• [Problem to solve]: Scan the material below for lines with the word "lower" and reply with how many there are, nothing else.

_____

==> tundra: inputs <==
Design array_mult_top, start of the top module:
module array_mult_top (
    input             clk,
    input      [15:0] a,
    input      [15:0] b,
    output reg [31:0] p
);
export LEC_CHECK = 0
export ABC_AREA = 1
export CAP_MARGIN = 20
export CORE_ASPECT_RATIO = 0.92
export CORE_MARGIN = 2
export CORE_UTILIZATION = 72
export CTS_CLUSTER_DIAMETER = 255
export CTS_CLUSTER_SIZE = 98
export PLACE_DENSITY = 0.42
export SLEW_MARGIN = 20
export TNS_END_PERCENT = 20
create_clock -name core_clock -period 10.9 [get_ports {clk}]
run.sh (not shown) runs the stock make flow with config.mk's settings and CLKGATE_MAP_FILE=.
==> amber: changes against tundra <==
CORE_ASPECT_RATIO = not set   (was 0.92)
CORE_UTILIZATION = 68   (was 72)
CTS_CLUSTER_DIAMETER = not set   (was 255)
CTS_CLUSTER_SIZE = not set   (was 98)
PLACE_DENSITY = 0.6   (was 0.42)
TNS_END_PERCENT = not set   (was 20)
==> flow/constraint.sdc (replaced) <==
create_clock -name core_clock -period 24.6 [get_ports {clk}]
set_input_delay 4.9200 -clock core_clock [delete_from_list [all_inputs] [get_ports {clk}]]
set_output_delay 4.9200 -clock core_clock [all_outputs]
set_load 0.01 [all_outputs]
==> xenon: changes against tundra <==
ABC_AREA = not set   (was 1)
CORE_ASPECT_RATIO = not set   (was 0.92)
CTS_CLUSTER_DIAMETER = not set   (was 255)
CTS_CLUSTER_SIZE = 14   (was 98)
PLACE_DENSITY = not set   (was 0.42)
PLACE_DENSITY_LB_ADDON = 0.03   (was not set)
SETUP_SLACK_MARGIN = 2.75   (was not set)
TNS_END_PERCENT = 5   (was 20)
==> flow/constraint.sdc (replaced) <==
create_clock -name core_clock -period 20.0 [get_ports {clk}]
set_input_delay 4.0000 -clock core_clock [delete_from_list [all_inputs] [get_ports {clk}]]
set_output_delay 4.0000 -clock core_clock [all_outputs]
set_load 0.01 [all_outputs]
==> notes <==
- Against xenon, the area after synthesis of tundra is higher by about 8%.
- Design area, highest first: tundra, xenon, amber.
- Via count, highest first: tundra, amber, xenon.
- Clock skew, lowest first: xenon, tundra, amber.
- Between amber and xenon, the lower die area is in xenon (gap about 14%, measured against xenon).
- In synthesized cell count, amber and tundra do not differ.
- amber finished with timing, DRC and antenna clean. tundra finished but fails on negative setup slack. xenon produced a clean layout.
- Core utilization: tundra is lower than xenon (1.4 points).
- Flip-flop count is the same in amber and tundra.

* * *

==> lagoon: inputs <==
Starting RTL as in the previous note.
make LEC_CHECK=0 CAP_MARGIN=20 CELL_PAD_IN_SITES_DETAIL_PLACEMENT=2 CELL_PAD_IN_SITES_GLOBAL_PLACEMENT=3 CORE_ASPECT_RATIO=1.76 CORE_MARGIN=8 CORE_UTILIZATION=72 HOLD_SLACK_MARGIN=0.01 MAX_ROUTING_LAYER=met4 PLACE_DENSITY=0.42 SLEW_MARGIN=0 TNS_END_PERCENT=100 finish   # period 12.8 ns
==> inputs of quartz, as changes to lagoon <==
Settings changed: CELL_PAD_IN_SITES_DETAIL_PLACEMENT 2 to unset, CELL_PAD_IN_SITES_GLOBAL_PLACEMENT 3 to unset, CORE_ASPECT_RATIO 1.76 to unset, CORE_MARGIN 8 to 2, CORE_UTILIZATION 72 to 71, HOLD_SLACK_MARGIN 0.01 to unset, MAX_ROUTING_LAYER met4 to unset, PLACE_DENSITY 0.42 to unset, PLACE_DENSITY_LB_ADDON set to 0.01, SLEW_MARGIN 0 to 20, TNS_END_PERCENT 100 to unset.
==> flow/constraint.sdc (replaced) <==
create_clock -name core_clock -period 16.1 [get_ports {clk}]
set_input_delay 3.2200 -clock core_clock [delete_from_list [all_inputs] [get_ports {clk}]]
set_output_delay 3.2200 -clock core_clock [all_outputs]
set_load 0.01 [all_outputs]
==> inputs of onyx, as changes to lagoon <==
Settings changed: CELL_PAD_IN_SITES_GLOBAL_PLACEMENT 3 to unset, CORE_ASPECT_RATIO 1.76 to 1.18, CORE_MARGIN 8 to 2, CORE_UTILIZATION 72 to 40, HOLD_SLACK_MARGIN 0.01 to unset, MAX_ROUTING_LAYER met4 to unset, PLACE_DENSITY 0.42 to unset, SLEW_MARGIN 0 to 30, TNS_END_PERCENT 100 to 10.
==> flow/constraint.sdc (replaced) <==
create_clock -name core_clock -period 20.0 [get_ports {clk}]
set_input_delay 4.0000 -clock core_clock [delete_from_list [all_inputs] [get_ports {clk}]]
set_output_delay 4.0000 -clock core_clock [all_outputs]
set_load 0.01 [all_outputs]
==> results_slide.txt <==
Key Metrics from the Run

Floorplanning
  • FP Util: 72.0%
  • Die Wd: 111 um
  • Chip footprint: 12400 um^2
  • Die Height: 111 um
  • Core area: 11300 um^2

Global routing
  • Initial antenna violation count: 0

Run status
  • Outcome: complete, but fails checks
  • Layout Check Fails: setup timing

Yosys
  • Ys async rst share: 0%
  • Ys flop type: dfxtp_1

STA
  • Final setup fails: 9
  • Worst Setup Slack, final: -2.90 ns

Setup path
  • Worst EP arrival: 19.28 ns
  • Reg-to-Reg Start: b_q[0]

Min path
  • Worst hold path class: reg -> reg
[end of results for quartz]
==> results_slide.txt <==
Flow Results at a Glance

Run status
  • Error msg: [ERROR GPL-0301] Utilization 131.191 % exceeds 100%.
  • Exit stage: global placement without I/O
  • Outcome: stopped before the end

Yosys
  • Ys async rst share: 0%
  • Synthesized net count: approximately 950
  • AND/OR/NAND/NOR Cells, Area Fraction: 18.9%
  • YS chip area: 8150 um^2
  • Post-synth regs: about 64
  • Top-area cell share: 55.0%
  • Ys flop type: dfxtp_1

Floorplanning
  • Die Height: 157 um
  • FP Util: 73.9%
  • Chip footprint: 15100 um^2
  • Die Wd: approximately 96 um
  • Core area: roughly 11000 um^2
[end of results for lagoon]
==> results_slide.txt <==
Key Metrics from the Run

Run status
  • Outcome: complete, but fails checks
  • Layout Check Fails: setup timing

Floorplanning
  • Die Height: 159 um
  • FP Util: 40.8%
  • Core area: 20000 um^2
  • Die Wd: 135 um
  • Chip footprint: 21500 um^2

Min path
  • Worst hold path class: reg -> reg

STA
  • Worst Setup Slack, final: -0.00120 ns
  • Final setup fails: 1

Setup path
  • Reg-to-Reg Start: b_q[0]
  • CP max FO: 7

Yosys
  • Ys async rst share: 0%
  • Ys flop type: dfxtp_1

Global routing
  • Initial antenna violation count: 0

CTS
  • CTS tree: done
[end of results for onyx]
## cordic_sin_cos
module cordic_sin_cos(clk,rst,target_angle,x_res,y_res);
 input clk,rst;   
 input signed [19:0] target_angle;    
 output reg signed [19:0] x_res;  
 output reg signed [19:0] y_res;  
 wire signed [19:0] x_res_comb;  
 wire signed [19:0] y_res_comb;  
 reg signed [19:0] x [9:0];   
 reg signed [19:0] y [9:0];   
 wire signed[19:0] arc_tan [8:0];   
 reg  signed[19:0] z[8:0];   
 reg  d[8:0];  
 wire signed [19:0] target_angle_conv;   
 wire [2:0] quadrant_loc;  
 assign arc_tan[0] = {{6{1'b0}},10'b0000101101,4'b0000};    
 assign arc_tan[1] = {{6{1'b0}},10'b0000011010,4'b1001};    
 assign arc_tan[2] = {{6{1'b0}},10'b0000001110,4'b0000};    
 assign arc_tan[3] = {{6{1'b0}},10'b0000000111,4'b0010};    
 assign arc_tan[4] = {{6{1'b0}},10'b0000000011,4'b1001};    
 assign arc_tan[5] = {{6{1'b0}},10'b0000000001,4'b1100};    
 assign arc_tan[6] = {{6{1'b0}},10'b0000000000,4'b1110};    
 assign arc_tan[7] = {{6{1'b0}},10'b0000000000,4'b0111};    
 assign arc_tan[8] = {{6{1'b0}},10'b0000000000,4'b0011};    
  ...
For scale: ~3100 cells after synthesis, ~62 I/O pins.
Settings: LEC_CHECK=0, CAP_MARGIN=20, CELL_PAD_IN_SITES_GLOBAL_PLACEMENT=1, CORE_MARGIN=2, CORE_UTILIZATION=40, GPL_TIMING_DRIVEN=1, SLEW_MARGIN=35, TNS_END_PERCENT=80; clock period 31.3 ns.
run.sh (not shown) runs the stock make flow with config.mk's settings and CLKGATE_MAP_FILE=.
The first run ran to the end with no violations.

_____

• [Task answer]: 2